Personal information
- Full name: Paulo Jorge Barros Pimentel Lima
- Date of birth: June 5, 1998 (age 28)
- Place of birth: Lisbon, Portugal
- Height: 6 ft 1 in (1.85 m)
- Position: Midfielder

Team information
- Current team: VPS
- Number: 8

Youth career
- 2006–2013: Real
- 2003–2017: Sporting CP
- 2016–2017: → SG Sacavenense (loan)

College career
- Years: Team / Apps / (Gls)
- 2018–2021: Providence Friars / 50 / (13)

Senior career*
- Years: Team / Apps / (Gls)
- 2017–2018: Sintrense / 17 / (2)
- 2019: Boston Bolts / 3 / (0)
- 2022: Houston Dynamo 2 / 18 / (0)
- 2023: Unirea Bascov / 0 / (0)
- 2023–2024: Sintrense / 13 / (0)
- 2024: Vitória Setúbal / 14 / (1)
- 2024–2025: São João de Ver / 26 / (0)
- 2025–2026: 1º Dezembro / 16 / (3)
- 2026–: VPS / 16 / (1)

= Paulo Lima (footballer, born 1998) =

Portuguese footballer

Paulo Jorge Barros Pimentel Lima (born 5 June 1998) is a Portuguese footballer who currently plays for Finnish Veikkausliiga club VPS.

== Career ==
=== Early career ===
Lima played as part of the Real academy for six years and later with Sporting CP for four years. At Sporting, Lima won on a U-19 National Championship and a U-16 National Championship, as well as appearing on the bench a single time with Sporting CP B in 2016. After leaving Sporting, Lima played a season with Sintrense in the Campeonato de Portugal.

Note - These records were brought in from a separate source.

This design comes from an exercise in tuning for small area on the open sky130 flow, not from production work. The RTL was checked by simulation tests, not by an equivalence proof against the original design. Power is estimated from default activity; no workload was simulated.

==> flow/design.v <==
module msu_out_collector #(
    parameter int AXI_LEN        = 32,
    parameter int T_LEN          = 64,
    parameter int SQ_OUT_BITS    = 1024,
    parameter int TIMEOUT_CYCLES = 256
) (
    input  logic                   clk,
    input  logic                   reset,
    input  logic                   start_xfer,
    input  logic                   s_axis_tvalid,
    output logic                   s_axis_tready,
    input  logic [AXI_LEN-1:0]     s_axis_tdata,
    input  logic [AXI_LEN/8-1:0]   s_axis_tkeep,
    output logic                   res_valid,
    input  logic                   res_ready,
    output logic [T_LEN-1:0]       res_t,
    output logic [SQ_OUT_BITS-1:0] res_sq,
    output logic                   res_err,
    output logic                   res_timeout,
    output logic                   busy,
    output logic [31:0]            result_count
);
    localparam int T_WORDS   = T_LEN / AXI_LEN;
    localparam int SQ_WORDS  = SQ_OUT_BITS / AXI_LEN;
    localparam int OUT_COUNT = T_WORDS + SQ_WORDS;
    localparam int BUF_W     = T_LEN + SQ_OUT_BITS;
    localparam int CNT_W     = $clog2(OUT_COUNT + 1);
    typedef enum logic [1:0] {
        IDLE    = 2'd0,
        COLLECT = 2'd1,
        HOLD    = 2'd2
    } state_t;
    state_t             state_reg;
    logic [BUF_W-1:0]   shift_reg;
    logic [CNT_W-1:0]   word_cnt_reg;
    logic               start_pending_reg;
    logic               tready_reg;
    logic               res_valid_reg;
    logic               res_err_reg;
    logic               busy_reg;
    logic [31:0]        result_count_reg;
    logic               accept;
    logic               keep_ok;
    logic               last_word;
    localparam int STALL_W = $clog2(TIMEOUT_CYCLES + 1);
    logic [STALL_W-1:0] stall_cnt_reg;
    logic               res_timeout_reg;
    assign accept    = tready_reg && s_axis_tvalid;
    assign keep_ok   = &s_axis_tkeep;
    assign last_word = (word_cnt_reg == CNT_W'(OUT_COUNT - 1));
    always_ff @(posedge clk or negedge reset) begin
        if (!reset) begin
            state_reg         <= IDLE;
            shift_reg         <= '0;
            word_cnt_reg      <= '0;
            start_pending_reg <= 1'b0;
            tready_reg        <= 1'b0;
            res_valid_reg     <= 1'b0;
            res_err_reg       <= 1'b0;
            busy_reg          <= 1'b0;
            result_count_reg  <= '0;
            stall_cnt_reg     <= '0;
            res_timeout_reg   <= 1'b0;
        end else begin
            case (state_reg)
                IDLE: begin
                    if (start_xfer) begin
                        state_reg         <= COLLECT;
                        tready_reg        <= 1'b1;
                        busy_reg          <= 1'b1;
                        word_cnt_reg      <= '0;
                        res_err_reg       <= 1'b0;
                        start_pending_reg <= 1'b0;
                        stall_cnt_reg     <= '0;
                        res_timeout_reg   <= 1'b0;
                    end
                end
                COLLECT: begin
                    if (start_xfer) begin
                        start_pending_reg <= 1'b1;
                    end
                    if (accept) begin
                        shift_reg    <= {s_axis_tdata, shift_reg[BUF_W-1:AXI_LEN]};
                        word_cnt_reg <= word_cnt_reg + CNT_W'(1);
                        if (!keep_ok) begin
                            res_err_reg <= 1'b1;
                        end
                        if (last_word) begin
                            state_reg     <= HOLD;
                            tready_reg    <= 1'b0;
                            res_valid_reg <= 1'b1;
                        end
                        stall_cnt_reg <= '0;
                    end
                    else if (stall_cnt_reg == STALL_W'(TIMEOUT_CYCLES - 1)) begin
                        state_reg       <= HOLD;
                        tready_reg      <= 1'b0;
                        res_valid_reg   <= 1'b1;
                        res_err_reg     <= 1'b1;
                        res_timeout_reg <= 1'b1;
                    end else begin
                        stall_cnt_reg <= stall_cnt_reg + STALL_W'(1);
                    end
                end
                HOLD: begin
                    if (start_xfer) begin
                        start_pending_reg <= 1'b1;
                    end
                    if (res_ready) begin
                        result_count_reg <= result_count_reg + 32'd1;
                        res_valid_reg    <= 1'b0;
                        if (start_pending_reg || start_xfer) begin
                            state_reg         <= COLLECT;
                            tready_reg        <= 1'b1;
                            word_cnt_reg      <= '0;
                            res_err_reg       <= 1'b0;
                            start_pending_reg <= 1'b0;
                            stall_cnt_reg     <= '0;
                            res_timeout_reg   <= 1'b0;
                        end else begin
                            state_reg <= IDLE;
                            busy_reg  <= 1'b0;
                        end
                    end
                end
                default: begin
                    state_reg     <= IDLE;
                    tready_reg    <= 1'b0;
                    res_valid_reg <= 1'b0;
                    busy_reg      <= 1'b0;
                end
            endcase
        end
    end
    assign s_axis_tready = tready_reg;
    assign res_valid     = res_valid_reg;
    assign res_err       = res_err_reg;
    assign res_t         = shift_reg[T_LEN-1:0];
    assign busy              = busy_reg;
    assign result_count      = result_count_reg;
    genvar gi;
    generate
        for (gi = 0; gi < SQ_WORDS; gi++) begin : g_sq_word
            assign res_sq[gi*AXI_LEN +: AXI_LEN] = shift_reg[T_LEN + gi*AXI_LEN +: AXI_LEN];
        end
    endgenerate
    assign res_timeout = res_timeout_reg;
    generate
        if ((T_LEN % AXI_LEN) != 0 || (SQ_OUT_BITS % AXI_LEN) != 0 ||
            TIMEOUT_CYCLES < 1) begin : g_invalid_config
        end
    endgenerate
endmodule
==> flow/run.sh <==
#!/bin/bash
# synth_recipe.tcl (not shown) runs the flow's synth.tcl, then flattens the netlist and writes it again
# the make line also repeats each setting of config.mk as NAME=value (left out here)
make -C /OpenROAD-flow-scripts/flow DESIGN_CONFIG=/design/flow/config.mk WORK_HOME=/design/flow/orfs CLKGATE_MAP_FILE= SYNTH_SCRIPT=/design/flow/synth_recipe.tcl finish
==> flow/config.mk <==
export PLATFORM = sky130hd
export DESIGN_NAME = msu_out_collector
export DESIGN_NICKNAME = msu_out_collector
export VERILOG_FILES = /design/flow/design.v
export SDC_FILE = /design/flow/constraint.sdc
export NUM_CORES = 4
export LEC_CHECK = 0
export CAP_MARGIN = 20
export CORE_AREA = 10 10 410 410
export DIE_AREA = 0 0 420 420
export SLEW_MARGIN = 20
==> flow/constraint.sdc <==
create_clock -name core_clock -period 4.0 [get_ports {clk}]
set_input_delay 0.8000 -clock core_clock [delete_from_list [all_inputs] [get_ports {clk}]]
set_output_delay 0.8000 -clock core_clock [all_outputs]
set_load 0.01 [all_outputs]
==> results of run 1 <==
[per-stage QoR]
step	total power [W]	cell area (sq um)	setup slack, ps	util
final	0.03139	61660	1205	0.3884
after global routing	0.03286	61660	1112	0.3884
after detailed placement	0.01974	57320	1011	0.3611
after CTS	0.03191	61660	1032	0.3884
after floorplan	0.01623	42750	1841	-
after global placement	0.01971	57320	1004	0.3611
[power by group]
group / total (W) / internal (W) / switching (W) / leakage [nW]
Clock: 0.0119 / 0.00689 / 0.00502 / 2.12
Combinational: 0.00598 / 0.00318 / 0.00279 / 11.3
Sequential: 0.0135 / 0.0126 / 0.000940 / 15.8
Total: 0.0314 / 0.0226 / 0.00876 / 29.2
[cell type report]
class / count / share of cell area
diodes: 1 / 0.00004058
clock buffers: 190 / 0.06112
multi-input cells: 1280 / 0.2193
flip-flops and latches: 1143 / 0.4639
well taps: 2072 / 0.04205
inverters: 12 / 0.0007305
clock inverters: 40 / 0.008989
repair buffers: 1242 / 0.2039
[per-layer routing]
layer,up-vias,part of all wire,global-route usage
met2,857,0.52,0.2916
met4,0,0.030,0.05342
met1,13780,0.36,0.1729
li1,11640,-,-
met3,218,0.091,0.06447
met5,-,0,0
[worst paths after layout]
| kind | start | end | slack (ps) | depth (start not counted) |
|---|---|---|---|---|
| max | tready_reg | s_axis_tready | 1200 | 1 |
| min | result_count_reg[31] | result_count_reg[31] | 480 | 1 |
| max reg2reg | state_reg[1] | state_reg[1] | 1490 | 6 |
| min reg2reg | result_count_reg[31] | result_count_reg[31] | 480 | 1 |
| max in group asynchronous | reset | shift_reg[624] | 2080 | 4 |
| min in group asynchronous | reset | shift_reg[110] | 670 | 2 |
[synthesized netlist by cell type, drive strengths merged]
master  count  share of area
and2        1        0.00015
o21ai       9         0.0011
and3        9         0.0013
o32a        1        0.00026
a21oi       6        0.00070
a32o        2        0.00047
or3         1        0.00015
nand3      15         0.0018
o32ai       1        0.00020
or2         2        0.00029
o21bai      1        0.00018
or4         2        0.00044
nor2b       2        0.00029
nand4b      1        0.00020
nand2      25         0.0022
and4        3        0.00061
nor4b       1        0.00020
o211ai      1        0.00018
clkbuf     21         0.0018
mux2     1091           0.29
nand4      10         0.0016
xor2       15         0.0031
nand2b      2        0.00029
ha          9         0.0026
or4b        1        0.00023
o21ba       1        0.00023
a21boi      1        0.00018
xnor2      24         0.0049
a211oi      1        0.00018
nor4        1        0.00015
buf       102          0.012
nor2       31         0.0027
inv        12         0.0011
dfrtp    1143           0.67
a31oi       2        0.00029
nor3        8         0.0015
[cell usage in the layout (no fill, tap or decap), types with 3 or more instances in the layout]
master | synthesis | final
a21oi_1 | 6 | 6
and3_1 | 9 | 9
and4_1 | 3 | 3
buf_12 | 0 | 26
buf_4 | 0 | 50
bufinv_16 | 0 | 4
clkbuf_1 | 21 | 31
clkbuf_16 | 0 | 130
clkbuf_8 | 0 | 29
clkdlybuf4s50_1 | 0 | 1164
clkinv_16 | 0 | 6
clkinv_2 | 0 | 17
clkinv_8 | 0 | 3
dfrtp_1 | 1143 | 1143
ha_1 | 9 | 9
inv_1 | 12 | 12
inv_16 | 0 | 3
inv_6 | 0 | 4
mux2_2 | 1091 | 1091
nand2_1 | 25 | 25
nand3_1 | 15 | 14
nand4_1 | 9 | 9
nor2_1 | 31 | 31
nor3_1 | 6 | 6
o21ai_0 | 9 | 9
xnor2_1 | 24 | 24
xor2_1 | 15 | 15
[repair_timing]
item,4_1_cts,5_1_grt
setup endpoints to repair,0,0
hold buffers,1,0
setup buffers,0,0
hold endpoints to repair,4,0
[logic make-up (layout without fill, tap and decap cells)]
group	after synthesis	count (layout)	synth area share
AO/OA/AOI/OAI	26	26	0.003922
AND/OR/NAND/NOR	115	115	0.01408
other	0	1	0
adder cells (fa/ha/maj)	9	9	0.002634
multiplexers	1091	1091	0.2874
XOR/XNOR	39	39	0.007991
buffers and inverters	135	1484	0.01484
flip-flops	1143	1143	0.6691
==> summary.txt, run 1 <==
Synthesis
  • Yosys Warn Count: 1
  • Syn Nets: 2608
  • Post-synthesis cell type count: 39
  • Syn_area_per_cell: 16.71 sq um
  • Netlist Area Pre-Place: between 40000 and 50000 sq um
  • Register area share after synthesis: 0.6691
  • Flops & latches, synth: roughly 1100
  • Synthesized instance count: 2558

Die
  • Starting Density: 0.2693
  • Die W: 420 um
  • Site Rows: around 150
  • Die Area: 176400 sq um
  • Die Ht: 420 um
  • Core box area: ~160000 sq um
  • I/O pin count: between 1000 and 1500

Place
  • GP Congestion: ~0.84
  • I/O Buffers: 1165
  • Dpl hpwl: 116900 um
  • DP Cell Count: about 5700

Finish
  • Area delta synth->final: 44.25%
  • Final nets: slightly below 4000
  • Multi-input gate area: 13520 sq um
  • Post-Layout Cell Count: 5980
  • Filler cells: 14890
  • FF/Latch Area: 28600 sq um
  • Share of layout cells above drive strength 1: 0.3524
  • Max reg flops: 1088

STA
  • Post-route clock period utilization: 0.6989
  • Setup_tns: 0 ps
  • Slew @ Worst Pin: just under 800 ps
  • Peak Freq: between 300 and 400 MHz
  • Min cycle time layout: between 2000 and 3000 ps
  • Final Hold Fails: 0
  • Hold_ws: 475.8 ps
  • Final setup fails: 0
  • Slew headroom: 0.4728
  • Max-slew violation count: 0
  • Unrepaired setup endpoints after global routing: no
  • Clock skew: ~43 ps

Worst setup path
  • WS Path Type: reg -> out
  • Delay of the slowest critical-path stage: 770 ps
  • Max stage delay cell, worst path: clkdlybuf4s50_1
  • Crit path cell chain: clkdlybuf4s50_1
  • Type of destination of the critical path: output pin
  • Worst-path maximum fanout: 5
  • Crit path launch type: flip-flop
  • CP Data Required Time: 3200 ps
  • Crit path max-delay family: buffers and inverters
  • CP bufs+invs: 1
  • Arrival time worst endpoint: 2000 ps

Drt
  • Drt first-iter violations: ~1500
  • Drc violations: 0
  • WL/cell: roughly 25 um
  • Antenna Nets Post-Route: 0
  • Drt total wl: 149000 um
  • First drt pass iteration count: 5
  • Via count: 26500
  • Vias per cell: ~4.4

Clock tree
  • TritonCTS Buffers: 130
  • Clock sinks: ~1100
  • Worst skew pair latency: 770 ps
  • Maximum root-to-sink buffer count: 3
  • PostCTS Resize Cnt: 0
  • CTS root buf: clkbuf_16
  • H-tree levels: 4
  • TritonCTS clock tree: yes
  • CTS clock-pin slew for the worst setup and hold paths: 60 ps

Power and ir drop
  • Pwr/cell area: 509.2 nW/um^2
  • Max IR drop VDD: 0.5846 mV
  • Leak pwr: 29.21 nW

GRT
  • Grt total ovfl: 0
  • Initial antenna violation count: 5
  • Largest net degree at the start of global routing: between 100 and 150
  • First-pass GRT wire length: roughly 210000 um
  • Vias in the first global route: about 28000
  • Gr usage total: 0.1625

Outcome
  • Status: finished clean

Worst hold path
  • Hold Path Class: reg -> reg

Job
  • Max_cap viols: 0
==> run 2: changes to the inputs <==
==> flow/design.v (replaced) <==
module msu_out_collector #(
    parameter int AXI_LEN        = 32,
    parameter int T_LEN          = 64,
    parameter int SQ_OUT_BITS    = 1024,
    parameter int TIMEOUT_CYCLES = 256
) (
    input  logic                   clk,
    input  logic                   reset,
    input  logic                   start_xfer,
    input  logic                   s_axis_tvalid,
    output logic                   s_axis_tready,
    input  logic [AXI_LEN-1:0]     s_axis_tdata,
    input  logic [AXI_LEN/8-1:0]   s_axis_tkeep,
    output logic                   res_valid,
    input  logic                   res_ready,
    output logic [T_LEN-1:0]       res_t,
    output logic [SQ_OUT_BITS-1:0] res_sq,
    output logic                   res_err,
    output logic                   res_timeout,
    output logic                   busy,
    output logic [31:0]            result_count
);
    localparam int T_WORDS   = T_LEN / AXI_LEN;
    localparam int SQ_WORDS  = SQ_OUT_BITS / AXI_LEN;
    localparam int OUT_COUNT = T_WORDS + SQ_WORDS;
    localparam int BUF_W     = T_LEN + SQ_OUT_BITS;
    localparam int CNT_W     = $clog2(OUT_COUNT);
    logic [BUF_W-1:0]   shift_reg;
    logic [CNT_W-1:0]   word_cnt_reg;
    logic               start_pending_reg;
    logic               tready_reg;
    logic               res_valid_reg;
    logic               res_err_reg;
    logic               busy_reg;
    logic [31:0]        result_count_reg;
    logic               accept;
    logic               last_word;
    logic               take;
    logic               begin_collect;
    logic               end_collect;
    localparam int STALL_W = $clog2(TIMEOUT_CYCLES);
    logic [STALL_W-1:0] stall_cnt_reg;
    logic               res_timeout_reg;
    logic               stall_end;
    assign stall_end = tready_reg && !s_axis_tvalid &&
                       (stall_cnt_reg == STALL_W'(TIMEOUT_CYCLES - 1));
    assign accept        = tready_reg && s_axis_tvalid;
    assign last_word     = (word_cnt_reg == CNT_W'(OUT_COUNT - 1));
    assign take          = res_valid_reg && res_ready;
    assign begin_collect = (!busy_reg && start_xfer) ||
                           (take && (start_pending_reg || start_xfer));
    assign end_collect   = (accept && last_word) || stall_end;
    always_ff @(posedge clk) begin
        if (accept)
            shift_reg <= {s_axis_tdata, shift_reg[BUF_W-1:AXI_LEN]};
    end
    always_ff @(posedge clk) begin
        if (begin_collect)
            word_cnt_reg <= '0;
        else if (accept)
            word_cnt_reg <= word_cnt_reg + CNT_W'(1);
    end
    always_ff @(posedge clk) begin
        if (begin_collect || accept)
            stall_cnt_reg <= '0;
        else
            stall_cnt_reg <= stall_cnt_reg + STALL_W'(1);
    end
    always_ff @(posedge clk or negedge reset) begin
        if (!reset) begin
            start_pending_reg <= 1'b0;
            tready_reg        <= 1'b0;
            res_valid_reg     <= 1'b0;
            res_err_reg       <= 1'b0;
            busy_reg          <= 1'b0;
            result_count_reg  <= '0;
            res_timeout_reg   <= 1'b0;
        end else begin
            if (begin_collect)
                start_pending_reg <= 1'b0;
            else if (busy_reg && start_xfer)
                start_pending_reg <= 1'b1;
            if (begin_collect)
                tready_reg <= 1'b1;
            else if (end_collect)
                tready_reg <= 1'b0;
            if (end_collect)
                res_valid_reg <= 1'b1;
            else if (take)
                res_valid_reg <= 1'b0;
            if (begin_collect)
                busy_reg <= 1'b1;
            else if (take)
                busy_reg <= 1'b0;
            if (begin_collect)
                res_err_reg <= 1'b0;
            else if ((accept && !(&s_axis_tkeep)) || stall_end)
                res_err_reg <= 1'b1;
            if (begin_collect)
                res_timeout_reg <= 1'b0;
            else if (stall_end)
                res_timeout_reg <= 1'b1;
            if (take)
                result_count_reg <= result_count_reg + 32'd1;
        end
    end
    assign s_axis_tready = tready_reg;
    assign res_valid     = res_valid_reg;
    assign res_err       = res_err_reg;
    assign busy          = busy_reg;
    assign result_count  = result_count_reg;
    assign res_t         = shift_reg[T_LEN-1:0];
    assign res_sq        = shift_reg[BUF_W-1:T_LEN];
    assign res_timeout = res_timeout_reg;
endmodule
==> flow/flow/run.sh (new file) <==
#!/bin/bash
# Standard ORFS layout, with the port buffers made of the smallest buffer cell.
set -euo pipefail
bash standard.sh 'BUFFER_PORTS_ARGS=-buffer_cell sky130_fd_sc_hd__buf_1' finish > std_flow.log 2>&1
==> flow/standard.sh (new file) <==
#!/bin/bash
# synth_recipe.tcl (not shown) runs the flow's synth.tcl, then flattens the netlist and writes it again
# the make line also repeats each setting of config.mk as NAME=value (left out here)
make -C /OpenROAD-flow-scripts/flow DESIGN_CONFIG=/design/flow/config.mk WORK_HOME=/design/flow/orfs CLKGATE_MAP_FILE= SYNTH_SCRIPT=/design/flow/synth_recipe.tcl "${@:-finish}"
--- a/flow/config.mk
+++ b/flow/config.mk
@@ -7,5 +7,5 @@
 export LEC_CHECK = 0
 export CAP_MARGIN = 20
-export CORE_AREA = 10 10 410 410
-export DIE_AREA = 0 0 420 420
+export CORE_MARGIN = 2
+export CORE_UTILIZATION = 55
 export SLEW_MARGIN = 20
removed: flow/run.sh
==> run 2 against run 1 <==
  * The flow now stops in 3_2_place_iop
  * Synthesized cell count down 49%
  * Area after synthesis down 18%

===United States college and amateur ===
In 2018, Lima made the move to the United States to play college soccer at Providence College. Here he went on to make 50 appearances for the Friars, scoring 13 goals and tallying six assists. In 2019, he was named to the All-Big East second team and was named the team's Offensive Most Valuable Player, and in his junior and senior years Lima was named to the All-Big East first team.

While at college, Lima also played in the USL League Two with Boston Bolts, where he made three appearances.

=== Professional ===
On 11 January 2022, Lima was selected 32nd overall in the 2022 MLS SuperDraft by Houston Dynamo. On 19 February 2022, Lima signed professionally with Houston's MLS Next Pro side Houston Dynamo 2.